Question

The co-ordinates of the foot of perpendicular drawn from the origin to the line joining the points (–9, 4, 5) and (10, 0, –1) will be

• A. (– 3, 2, 1)
• B. (1, 2, 2)
• C. (4, 5, 3)
• D. None of these

Answer 1

Answer: (D)

None of these

Answer 2

Let AD be perpendicular and D be foot of perpendicular which divide BC in ratio then

$D \left( \frac { 10 \lambda - 9 } { \lambda + 1 } , \frac { 4 } { \lambda + 1 } , \frac { - \lambda + 5 } { \lambda + 1 } \right)$ …..(i)

The direction ratio of AD are $\frac { 10 \lambda - 9 } { \lambda + 1 } , \frac { 4 } { \lambda + 1 } , \frac { - \lambda + 5 } { \lambda + 1 }$ and direction ratio of BC are 19, – 4 and – 6.

Since $A D \perp B C$

$\Rightarrow 19 \left( \frac { 10 \lambda - 9 } { \lambda + 1 } \right) - 4 \left( \frac { 4 } { \lambda + 1 } \right) - 6 \left( \frac { - \lambda + 5 } { \lambda + 1 } \right) = 0$

$\Rightarrow \lambda = \frac { 31 } { 28 }$ .

Hence on putting the value of $\lambda$ in (i), we get required foot of the perpendicular i.e., $\left( \frac { 58 } { 59 } , \frac { 112 } { 59 } , \frac { 109 } { 59 } \right)$.
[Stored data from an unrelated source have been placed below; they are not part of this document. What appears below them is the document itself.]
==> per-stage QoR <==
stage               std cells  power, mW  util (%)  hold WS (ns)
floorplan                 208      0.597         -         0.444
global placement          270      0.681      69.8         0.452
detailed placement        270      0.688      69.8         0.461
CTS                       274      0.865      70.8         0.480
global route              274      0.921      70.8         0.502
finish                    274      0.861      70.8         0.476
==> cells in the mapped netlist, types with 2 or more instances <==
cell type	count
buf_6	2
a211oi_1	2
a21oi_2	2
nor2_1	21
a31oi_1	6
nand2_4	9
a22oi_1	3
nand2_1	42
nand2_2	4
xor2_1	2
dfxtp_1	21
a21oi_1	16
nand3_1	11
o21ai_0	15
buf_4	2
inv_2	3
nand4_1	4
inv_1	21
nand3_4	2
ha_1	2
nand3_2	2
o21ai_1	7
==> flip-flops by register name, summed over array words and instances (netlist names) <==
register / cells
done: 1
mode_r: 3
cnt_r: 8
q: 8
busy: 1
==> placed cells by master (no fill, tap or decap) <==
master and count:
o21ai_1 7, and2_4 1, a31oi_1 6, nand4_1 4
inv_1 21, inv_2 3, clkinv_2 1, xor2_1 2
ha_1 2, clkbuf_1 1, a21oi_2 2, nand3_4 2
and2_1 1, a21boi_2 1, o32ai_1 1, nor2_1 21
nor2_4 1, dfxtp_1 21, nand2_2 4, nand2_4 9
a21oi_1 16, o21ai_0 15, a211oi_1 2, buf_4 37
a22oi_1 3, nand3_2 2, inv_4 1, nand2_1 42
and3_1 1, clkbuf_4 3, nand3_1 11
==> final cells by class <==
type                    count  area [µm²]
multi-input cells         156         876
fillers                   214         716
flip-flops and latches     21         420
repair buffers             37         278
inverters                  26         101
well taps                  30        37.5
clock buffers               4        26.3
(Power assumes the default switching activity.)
**src/rtl/hilo_pkg.sv**
```systemverilog
// Shared types and constants for the HI/LO unit: op encoding, sequencer states, data width.
package hilo_pkg;

  localparam int unsigned HiloW = 32;

  typedef enum logic [2:0] {
    OpNone  = 3'd0,
    OpMult  = 3'd1,
    OpMultu = 3'd2,
    OpMthi  = 3'd3,
    OpMtlo  = 3'd4,
    OpMfhi  = 3'd5,
    OpMflo  = 3'd6
  } hilo_op_t;

  typedef enum logic [1:0] {
    StIdle,
    StLaunch,
    StWait,
    StFix
  } hilo_state_t;

endpackage

```
**src/rtl/hilo_unsigned_fix.sv**
```systemverilog
// Turns the signed multiplier's high word into the unsigned high word for MULTU.
module hilo_unsigned_fix
  import hilo_pkg::*;
(
  input  logic [HiloW-1:0] in1_i,
  input  logic [HiloW-1:0] in2_i,
  input  logic [HiloW-1:0] mul_hi_i,
  input  logic             is_unsigned_i,
  output logic [HiloW-1:0] hi_o
);

  // A set top bit contributes 2^32 * other-operand that the signed product lost.
  always_comb begin
    hi_o = mul_hi_i;
    if (is_unsigned_i) begin
      hi_o = mul_hi_i + (in1_i[HiloW-1] ? in2_i : '0) + (in2_i[HiloW-1] ? in1_i : '0);
    end
  end

endmodule

```
**src/rtl/hilo_unit.sv**
```systemverilog
// HI/LO register owner and multiply sequencer. Define HILO_BYPASS_EN to let MFHI/MFLO
// read the result being written in FIX instead of stalling one more cycle.
module hilo_unit
  import hilo_pkg::*;
(
  input  logic             clk,
  input  logic             reset,
  input  logic             op_valid,
  input  hilo_op_t         op_code,
  input  logic [HiloW-1:0] op_rs,
  input  logic [HiloW-1:0] op_rt,
  output logic             stall,
  output logic [HiloW-1:0] mf_data,
  output logic             mul_start,
  output logic [HiloW-1:0] mul_in1,
  output logic [HiloW-1:0] mul_in2,
  input  logic [HiloW-1:0] mul_hi,
  input  logic [HiloW-1:0] mul_lo,
  input  logic             mul_busy
);

  hilo_state_t      state_q;
  logic [HiloW-1:0] hi_q, lo_q, in1_q, in2_q;
  logic             unsigned_q, seen_busy_q, mul_start_q;
  logic [HiloW-1:0] hi_fixed, hi_rd, lo_rd;
  logic             is_mf;

  hilo_unsigned_fix u_fix (
    .in1_i         (in1_q),
    .in2_i         (in2_q),
    .mul_hi_i      (mul_hi),
    .is_unsigned_i (unsigned_q),
    .hi_o          (hi_fixed)
  );

  assign mul_start = mul_start_q;
  assign mul_in1   = in1_q;
  assign mul_in2   = in2_q;
  assign is_mf     = (op_code == OpMfhi) || (op_code == OpMflo);

  always_comb begin
    stall = op_valid && (op_code != OpNone) && (state_q != StIdle);
    hi_rd = hi_q;
    lo_rd = lo_q;
`ifdef HILO_BYPASS_EN
    if (state_q == StFix) begin
      hi_rd = hi_fixed;
      lo_rd = mul_lo;
      if (is_mf) stall = 1'b0;
    end
`endif
  end

  always_comb begin
    mf_data = '0;
    if (op_valid && !stall) begin
      case (op_code)
        OpMfhi:  mf_data = hi_rd;
        OpMflo:  mf_data = lo_rd;
        default: mf_data = '0;
      endcase
    end
  end

  always_ff @(posedge clk or posedge reset) begin
    if (reset) begin
      state_q     <= StIdle;
      hi_q        <= '0;
      lo_q        <= '0;
      in1_q       <= '0;
      in2_q       <= '0;
      unsigned_q  <= 1'b0;
      seen_busy_q <= 1'b0;
      mul_start_q <= 1'b0;
    end else begin
      mul_start_q <= 1'b0;
      unique case (state_q)
        StIdle: begin
          if (op_valid) begin
            case (op_code)
              OpMthi: hi_q <= op_rs;
              OpMtlo: lo_q <= op_rs;
              OpMult, OpMultu: begin
                in1_q       <= op_rs;
                in2_q       <= op_rt;
                unsigned_q  <= (op_code == OpMultu);
                mul_start_q <= 1'b1;
                state_q     <= StLaunch;
              end
              default: ;
            endcase
          end
        end
        StLaunch: begin
          seen_busy_q <= 1'b0;
          state_q     <= StWait;
        end
        // Only a busy low after busy high means done; the multiplier may lag the start pulse.
        StWait: begin
          if (mul_busy) begin
            seen_busy_q <= 1'b1;
          end else if (seen_busy_q) begin
            state_q <= StFix;
          end
        end
        StFix: begin
          hi_q    <= hi_fixed;
          lo_q    <= mul_lo;
          state_q <= StIdle;
        end
        default: state_q <= StIdle;
      endcase
    end
  end

endmodule
```
**config.mk**
```make
export PLATFORM = sky130hd
export DESIGN_NAME = hilo_unit
export DESIGN_NICKNAME = d
export VERILOG_FILES = /design/src/rtl/hilo_pkg.sv /design/src/rtl/hilo_unsigned_fix.sv /design/src/rtl/hilo_unit.sv
export SDC_FILE = /design/constraint.sdc
export NUM_CORES = 1
export LEC_CHECK = 0
export BUFFER_PORTS_ARGS = -buffer_cell sky130_fd_sc_hd__buf_4
export CAP_MARGIN = 20
export CORE_UTILIZATION = 40
export CTS_BUF_LIST = sky130_fd_sc_hd__clkbuf_4
export DETAILED_ROUTE_END_ITERATION = 10
export GPL_ROUTABILITY_DRIVEN = 0
export GPL_TIMING_DRIVEN = 1
export PLACE_DENSITY = 0.74
export RECOVER_POWER = 25
export SYNTH_ARGS = -nofsm -noshare
export SYNTH_HDL_FRONTEND = slang
export SYNTH_SLANG_ARGS = --single-unit
```
**constraint.sdc**
```tcl
create_clock -name clk -period 8.9 [get_ports clk]
set_input_delay 0.445 -clock clk [delete_from_list [all_inputs] [get_ports clk]]
set_output_delay 0.445 -clock clk [all_outputs]
set_load 0.02 [all_outputs]
```
; Word-level counts from Yosys, hierarchy flattened
; Cells that the tools add are included.
[word_totals]
output_inout_bits = 98
inputBits = 135
wordCells = 62
reg_bits = 133
[classes]
n_addsub = 2
mux = 21
n_eq_ne = 16
reduce_logical = 15
[op_table]
columns = op, count
row1 = $mux 32, 8
row2 = $pmux 32 s2, 3
row3 = $add 32x32->32, 2
row4 = $eq 3x3->1 const B, 3
row5 = $reduce_and 3->1, 3
row6 = $mux 2, 4
row7 = $ne 2x2->1 const B, 4
row8 = $pmux 2 s4, 1
row9 = $eq 3x2->1 const B, 2
row10 = $ne 2x1->1 const B, 3
row11 = $reduce_bool 2->1, 3
row12 = $eq 2x2->1 const B, 2
row13 = $mux 1, 4
row14 = $reduce_and 4->1, 1
row15 = $eq 3x1->1 const B, 1
row16 = $logic_and 1x1->1, 3
row17 = $reduce_bool 3->1, 1
row18 = $eq 2x1->1 const B, 1
row19 = $logic_not 2->1, 1
row20 = $pmux 1 s2, 1
row21 = $reduce_and 2->1, 1
row22 = $reduce_or 2->1, 1
row23 = $logic_not 1->1, 1

; Depth between registers and ports, before layout
; Gate-level depths: netlist of the first run.
[logic_depth]
word_depth = 6
ltp_mapped = 16
depth_no_buf = 15

; Hierarchy
; A second synthesis of the first run with hierarchy kept.
[hier_totals]
cells_unflattened = 984
hier_area_um2 = 9153.8
[by_module_without_submodules]
columns = mod, instances, cells_each, seq_area_each_um2, area_per_inst_um2
row1 = hilo_unit, 1, 561, 3328.2, 5945.7
row2 = hilo_unsigned_fix, 1, 423, 0.0, 3208.1

; Worst setup path before layout of the first run
; No wires, ideal clock.
[synth_path]
kind = register -> register
from = reg in1_q[31], in the netlist mul_in1[31]
to = reg hi_q[25]
synth_period_minus_slack_ns = 3.588
path_buffers = 1
stages_incl_launch_ff = 16
setup_slack_ns = 5.312
arrival_ns = 3.462
setup_ns = 0.125
t_required_ns = 8.775
path_cell_list = dfrtp_1 > clkbuf_1 > and2_1 > fa_1 > ha_1 > inv_1 > fa_1 > nor2b_1 > o2111ai_1 > a21oi_1 > nor3_1 > o311ai_0 > a31oi_1 > xnor2_1 > nor3_1 > a21oi_1
[synth_between]
elab_chain_cells = 5
[synth_rtl]
columns = item, line_no
row1 = start: declaration, hilo_unit.sv:23  ; logic [HiloW-1:0] hi_q, lo_q, in1_q, in2_q;
row2 = start signal: assignment, hilo_unit.sv:84  ; in1_q <= op_rs;
row3 = $mux 32, hilo_unsigned_fix.sv:16  ; hi_o = mul_hi_i + (in1_i[HiloW-1] ? in2_i : '0) + (in2_i[HiloW-1] ? in1_i : '0);
row4 = $add 32x32->32 (2 in a row), hilo_unsigned_fix.sv:16
row5 = $mux 32, hilo_unsigned_fix.sv:15  ; if (is_unsigned_i) begin
row6 = $pmux 32 s2, hilo_unit.sv:77  ; unique case (state_q)
row7 = end signal: assignment, hilo_unit.sv:81  ; OpMthi: hi_q <= op_rs;
row8 = end signal: assignment, hilo_unit.sv:107  ; hi_q <= hi_fixed;
row9 = end: declaration, hilo_unit.sv:23
; Every way passes these cells.
; A chain may end at the register's enable or synchronous reset.

; Worst setup path after layout of the first run
[layout_path]
from = reg in2_q[31], in the netlist mul_in2[31]
to = reg hi_q[25]
[layout_between]
elab_chain_cells = 4
[layout_rtl]
columns = item, line_no
row1 = start: declaration, hilo_unit.sv:23
row2 = start signal: assignment, hilo_unit.sv:85  ; in2_q <= op_rt;
row3 = $mux 32, hilo_unsigned_fix.sv:16
row4 = $add 32x32->32, hilo_unsigned_fix.sv:16
row5 = $mux 32, hilo_unsigned_fix.sv:15
row6 = $pmux 32 s2, hilo_unit.sv:77
; Every way passes these cells.

==> metrics, run 1 <==
Setup Fix Bufs, Post-CTS=0; top_reg_cell synth=dfrtp_1; global-route met2 utilization=36.2%; Worst EP arrival=4.80 ns; DIE WIDTH=151 um; Max-Cap Viols=1; Syn. warnings=0; Hold Violations, Final=0; total core area=approximately 22000 um2; Post-synth EDFFs=0; Commonest cells post-synth=nand2_1 (252), dfrtp_1 (133), a21oi_1 (93), nor2_1 (93), and2_1 (61); Layout fillers=2102; final slew viol count=60; r2r endpoint=hi_q[25]; violated checks=capacitance limit, slew limit; switch share=between 40% and 50%; vias in the first global route=8070; Rows=54; compound-cell area share of the yosys netlist=17.8%; Pleak=5.28 nW; met3 usage=4.46%; WHS Path Cells=3; unrepaired setup endpoints after global routing=no; HP Start=op_rt[15]; post-synthesis cell area=8880 um2; sequential element share of the synthesized area=37.5%; Sw Pwr=1.81 mW; Power Total=3.74 mW; hold path endpoint=mul_in2[15]; FF-to-FF path depth=15; share of post-route cells with drive strength above 1=20.3%; clk slew on worst S/H paths=0.13 ns; DP HPWL=21.4 mm; DP Worst Slack=roughly 4.6 ns; min-delay worst type=input port to flip-flop; antenna violation net count after detailed routing=0; syn avg cell area=8.39 um2; drt pass-1 iters=7; net count of the mapped netlist=about 1300; IO Port Bufs=232; Die Span Y=151 um; CP endpoint kind=flip-flop; Post-Route WL=between 20 and 30 mm; CTS H-tree depth=4; Synth Area in Simple Gates=23.1%; GR peak layer=met1; # setup viols final=0; mux contribution to synthesized area=around 3%; I/O pin count=approximately 230; Num CTS Buffers=17; vias per cell=5.43; internal power=1.93 mW; P&R area growth vs syn=24.3%; Max clock buf depth=2; worst reg2reg setup slack=between 4 and 5 ns; fraction of the mapped netlist area in adder cells=12.0%; CP startpoint kind=flip-flop; count leader, synth=nand2_1; Layout Utilization=just over 50%; Synth Area in XOR/XNOR=between 2 and 3%; largest net degree at the start of global routing=92; nets=1457; main combinational cell family by area after synthesis=simple AND/OR/NAND/NOR gates; Worst-Skew Late Latency=0.57 ns; Max VDD drop=0.000160 V; grt met1 use=37.1%; first-pass GRT wire length=44.0 mm; CP startpoint=mul_in2[31]; Setup Skew=about 0.023 ns; critical-path maximum fanout=33; status=finished with violations; DP Area=between 10000 and 15000 um2; antenna violations before repair=4; min Tclk post-route=4.34 ns; clk sinks=133; slew margin rel.=-71.8%; sequential cell area=3330 um2; CTS tree=built; r2r startpoint=mul_in2[31]; Total GRT Usage=25.3%; design area=11000 um2; PwrDens=approximately 340 nW/um2; setup_tns=0 ns; DRT iter0 DRCs=595; area of the multi-input gates=5260 um2; Mapped Cells=1059; setup ws final=4.56 ns; Distinct cells, synth=55; top post-synthesis cells by area=dfrtp_1 (37%), nand2_1 (11%), fa_1 (7.2%); Comb power frac=58.6%; ys async rst share=100%; Residual DRC=0; top-area cell type share of the netlist area=between 30 and 40%; Remaining Overflow, GRT=0; DIE AREA=22800 um2; Sequential Power Share=about 30%; Final period util=48.8%; Clock power frac=approximately 11%; CP Class=flip-flop to flip-flop; register bit count reported by yosys=approximately 130; CP Data Required Time=about 9.4 ns; Least-Margin Pin Slew=2.56 ns; DR WL/cell=18.0 um; Initial Utilization=approximately two fifths; Yosys top cell by area=dfrtp_1; Fmax=~230 MHz; CTS root buffer=clkbuf_4; via count=approximately 8400
-- cell usage in the layout (no fill, tap or decap), types with 5 or more instances in the layout --
master and n:
ha_1 33, and2_1 60, o21a_1 8, a211oi_1 5
buf_4 210, a22oi_1 32, nand2_1 251, a31oi_1 14
nor2b_1 16, clkbuf_4 18, clkinv_4 5, o21ai_0 45
xor2_1 8, fa_1 32, xnor2_1 21, a21oi_1 93
a21o_1 13, o221ai_1 9, dfrtp_1 133, nor2_1 93
inv_1 18, nor3_1 11, nand3_1 7, clkbuf_1 31
nand2b_1 8, mux2i_1 26
-- power by group through the flow --
stage | logic, mW | clock network, mW | registers, mW
global placement | 2.16 | 0 | 1.14
finish | 2.19 | 0.415 | 1.13
floorplan | 1.43 | 0 | 1.21
detailed placement | 2.21 | 0 | 1.15
global route | 2.44 | 0.451 | 1.17
CTS | 2.23 | 0.427 | 1.13
-- metal layers --
layer	share of wire, %	up-vias
li1	-	4001
met1	45	3999
met2	43	377
met3	7.8	56
met4	3.6	0
met5	0	-
-- layout make-up --
type,instances,share of cell area [%]
inverter,20,0.691
sequential,133,30.1
clock inverter,15,1.42
clock buffer,17,1.16
multi-input combinational,840,47.7
antenna,4,0.0907
tap,280,3.17
timing repair buffer,244,15.7
-- flip-flops by register name, indices dropped and copies added (netlist names) --
name and flops:
hi_q 32, lo_q 32, mul_in1 32, mul_in2 32, mul_start 1, seen_busy_q 1, state_q 2, unsigned_q 1
-- worst max-delay path: stages, from the launching register on --
cell	delay [ns]
dfrtp_1	0.94
nand2_1	0.17
fa_1	0.42
inv_1	0.06
ha_1	0.19
inv_1	0.07
fa_1	0.40
nor2b_1	0.17
o2111ai_1	0.14
a21oi_1	0.30
nor3_1	0.13
o311ai_0	0.68
a31oi_1	0.21
xnor2_1	0.17
nor3_1	0.14
a21oi_1	0.06
-- through the flow --
stage,std cells,hold WS [ns]
CTS,1548,0.0258
detailed placement,1515,0.474
finish,1553,0.0670
global route,1553,0.0288
global placement,1515,0.462
floorplan,1059,0.450
-- timing repair --
item | CTS | global route
gates resized for setup | 0 | 0
setup endpoints to repair | 0 | 0
endpoints found under the hold margin | 58 | 0
hold buffers | 1 | 0
-- worst max-delay path by stage --
stage / cells past startpoint / to
floorplan: 1 / hi_q[0]
global placement: 14 / hi_q[25]
detailed placement: 14 / hi_q[25]
CTS: 15 / hi_q[25]
global route: 15 / hi_q[25]
finish: 15 / hi_q[25]
-- logic make-up (layout without fill, tap and decap cells) --
| family | Yosys count | after routing |
|---|---|---|
| xor gates and xnor gates | 29 | 29 |
| AOI/OAI and AO/OA | 251 | 251 |
| muxes | 27 | 27 |
| other | 0 | 4 |
| buffers and inverters | 86 | 296 |
| and+or+nand+nor | 467 | 467 |
| adders and majority gates | 66 | 66 |
| DFF | 133 | 133 |
Note: power is estimated with default switching activity, not from simulation.
==> inputs of run 2 (changes only) <==
--- a/config.mk
+++ b/config.mk
@@ -5,6 +5,7 @@
 export SDC_FILE = /design/constraint.sdc
 export NUM_CORES = 1
 export LEC_CHECK = 0
+export ABC_AREA = 1
 export BUFFER_PORTS_ARGS = -buffer_cell sky130_fd_sc_hd__buf_4
 export CAP_MARGIN = 20
 export CORE_UTILIZATION = 40
@@ -12,7 +13,7 @@
 export DETAILED_ROUTE_END_ITERATION = 10
 export GPL_ROUTABILITY_DRIVEN = 0
 export GPL_TIMING_DRIVEN = 1
-export PLACE_DENSITY = 0.74
+export PLACE_DENSITY = 0.76
 export RECOVER_POWER = 25
 export SYNTH_ARGS = -nofsm -noshare
 export SYNTH_HDL_FRONTEND = slang
==> constraint.sdc (replaced) <==
create_clock -name clk -period 3.7 [get_ports clk]
set_input_delay 0.185 -clock clk [delete_from_list [all_inputs] [get_ports clk]]
set_output_delay 0.185 -clock clk [all_outputs]
set_load 0.02 [all_outputs]
==> metrics, run 2 <==
ys async rst share=100% (unchanged); Max-Cap Viols=2 (+1); clk sinks=133 (unchanged); CTS tree=built; nets=1995 (+37%); Final period util=91.6% (+43 points); Hold Violations, Final=0 (unchanged); register bit count reported by yosys=133 (unchanged); DP HPWL=27.2 mm (+27%); DP Worst Slack=0.452 ns (-4.14 ns); Max VDD drop=0.000481 V (+200%); critical-path maximum fanout=20 (-39%); Post-synth EDFFs=0 (unchanged); Remaining Overflow, GRT=0 (unchanged); Worst-Skew Late Latency=0.60 ns (+0.03 ns); final slew viol count=109 (+82%); Setup Fix Bufs, Post-CTS=0 (unchanged); Pleak=7.30 nW (+38%); top post-synthesis cells by area=dfrtp_1 (33%), nand2_1 (17%), inv_1 (8.6%); antenna violation net count after detailed routing=0 (unchanged); CTS H-tree depth=4 (unchanged); top-area cell type share of the netlist area=33.2% (-4.3 points); IO Port Bufs=232 (unchanged); Die Span Y=160 um (+6.2%); unrepaired setup endpoints after global routing=no; CP startpoint kind=flip-flop; CP Data Required Time=4.15 ns (-5.21 ns); setup_tns=0 ns (unchanged); Power Total=10.6 mW (+180%); most frequent cells in the layout=nand2_1 (452), buf_4 (242), inv_1 (229); Syn. warnings=0 (unchanged); post-synthesis cell area=10000 um2 (+13%); Residual DRC=0 (unchanged); FF-to-FF path depth=14 (-1); setup ws final=0.312 ns (-4.24 ns); Initial Utilization=41.0% (+0.30 points); drt pass-1 iters=9 (+2); I/O pin count=233 (unchanged); DIE AREA=25700 um2 (+13%); net count of the mapped netlist=1692 (+34%); violated checks=capacitance limit, slew limit; Commonest cells post-synth=nand2_1 (452), inv_1 (230), nor2_1 (191); Total GRT Usage=29.4% (+4.1 points); min Tclk post-route=3.39 ns (-0.956 ns); status=finished with violations; # setup viols final=0 (unchanged); vias per cell=5.25 (-3.3%); total core area=24500 um2 (+12%); Fmax=295 MHz (+28%); Worst EP arrival=3.84 ns (-0.96 ns); leading cell type in the layout, fill and taps excluded=nand2_1; DR WL/cell=17.4 um (-3.4%); Max clock buf depth=2 (unchanged); Least-Margin Pin Slew=1.85 ns (-0.711 ns); Distinct cells, synth=38 (-31%); Setup Skew=0.0280 ns (+0.00499 ns); Post-Route WL=37.1 mm (+33%); count leader, synth=nand2_1; min-delay worst type=input port to flip-flop; PwrDens=793 nW/um2 (+130%); top_reg_cell synth=dfrtp_1; Yosys top cell by area=dfrtp_1; CP endpoint kind=flip-flop; P&R area growth vs syn=32.7%; Mapped Cells=1491 (+41%); clk slew on worst S/H paths=0.14 ns (about the same); vias in the first global route=11100 (+37%); WHS Path Cells=3 (unchanged); syn avg cell area=6.73 um2 (-20%); sequential element share of the synthesized area=33.2% (-4.3 points); CP Class=flip-flop to flip-flop; Rows=57 (+5.6%); antenna violations before repair=4 (unchanged); DIE WIDTH=160 um (+6.2%); DRT iter0 DRCs=1351 (+130%); Layout fillers=2272 (+8.1%); largest net degree at the start of global routing=69 (-25%); CTS root buffer=clkbuf_4; via count=11200 (+33%); first-pass GRT wire length=58.8 mm (+34%); slew margin rel.=-24.2% (+48 points); Num CTS Buffers=17 (unchanged); share of post-route cells with drive strength above 1=17.3% (-3.0 points)
run 2: cell count changes in the layout (fill, tap and decap cells not counted), moves of 22 or more:
cell / before / now
a22oi_1: 32 / 4
nand3_1: 7 / 44
mux2i_1: 26 / 0
buf_4: 210 / 242
inv_1: 18 / 229
dlygate4sd3_1: 1 / 106
and2_1: 60 / 1
nand4_1: 4 / 54
clkbuf_1: 31 / 0
nor2_1: 93 / 191
nand2_1: 251 / 452
o21ai_1: 1 / 32
o21ai_0: 45 / 23
run 2: final timing paths:
check / startpoint / end / slack, ns
setup / recovery: mul_in2[31] / hi_q[15] / 0.31
hold / removal: mul_hi[5] / hi_q[5] / 0.02
setup reg to reg: mul_in2[31] / hi_q[15] / 0.31
hold reg to reg: seen_busy_q / seen_busy_q / 0.53
max in group asynchronous: reset / mul_in2[0] / 0.71
min in group asynchronous: reset / hi_q[16] / 0.59
run 2: report_power, final:
| group | leakage (nW) | total, mW | switching (mW) | internal [mW] |
|---|---|---|---|---|
| Sequential | 1.58 | 2.83 | 0.673 | 2.16 |
| Clock | 0.142 | 1.02 | 0.659 | 0.358 |
| Combinational | 5.58 | 6.71 | 4.29 | 2.41 |
| Total | 7.30 | 10.6 | 5.62 | 4.93 |
run 2: logic make-up (layout without fill, tap and decap cells):
logic type | count (synthesis) | count (layout) | share of synthesized area [%]
flip-flops | 133 | 133 | 33.2
AND/OR/NAND/NOR | 765 | 765 | 31.3
other | 0 | 4 | 0
AO/OA/AOI/OAI | 211 | 211 | 11.4
XOR/XNOR | 13 | 13 | 1.13
buffers and inverters | 303 | 618 | 12.3
adder cells (fa/ha/maj) | 66 | 66 | 10.6
run 2: final cells by class:
type                    instances  area (um2)  share of cell area, %
flip-flops and latches        133        3330                   25.0
clock inverters                12         123                  0.921
well taps                     324         405                   3.04
clock buffers                  19         143                   1.07
diodes                          4        10.0                 0.0752
multi-input cells            1055        5480                   41.2
repair buffers                352        2940                   22.1
inverters                     235         888                   6.67
run 2: stage by stage:
stage	std cells	hold slack, ns	utilization, %	area [um2]
after floorplan	1491	0.302	-	10000
after global placement	1991	0.387	48.9	12000
after detailed placement	1991	0.390	48.9	12000
after CTS	2128	0.00256	54.3	13300
after global routing	2134	0.0333	54.4	13300
final	2134	0.0159	54.4	13300
run 2: timing repair:
action,in CTS,in global routing
hold endpoints to repair,148,0
resized for setup,0,0
endpoints found under the setup margin,0,0
hold buffers,106,0
run 2: critical path: stages (launching register included):
cell and delay [ns]:
dfrtp_1 0.63, buf_4 0.35, nand2_1 0.09, inv_1 0.08
fa_1 0.42, ha_1 0.38, nand2_2 0.14, inv_1 0.05
nand2_1 0.06, nand2_1 0.08, a21oi_1 0.16, nand2_2 0.15
xor2_1 0.16, o21ai_0 0.37, a21oi_1 0.12
run 2: metal layers:
layer | up-vias | wire, um | global-route usage (%)
li1 | 5283 | - | -
met1 | 5178 | 14400 | 36.3
met2 | 623 | 17100 | 48.6
met3 | 125 | 3590 | 5.58
met4 | 0 | 2040 | 15.7
met5 | - | 0 | 0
Trick: The line passing through these points is $\frac { x + 9 } { 19 } = \frac { y - 4 } { - 4 } = \frac { z - 5 } { - 6 }$ Now co-ordinates of the foot lie on this line, so they must satisfy the given line. But here no point satisfies the line, hence answer is (4).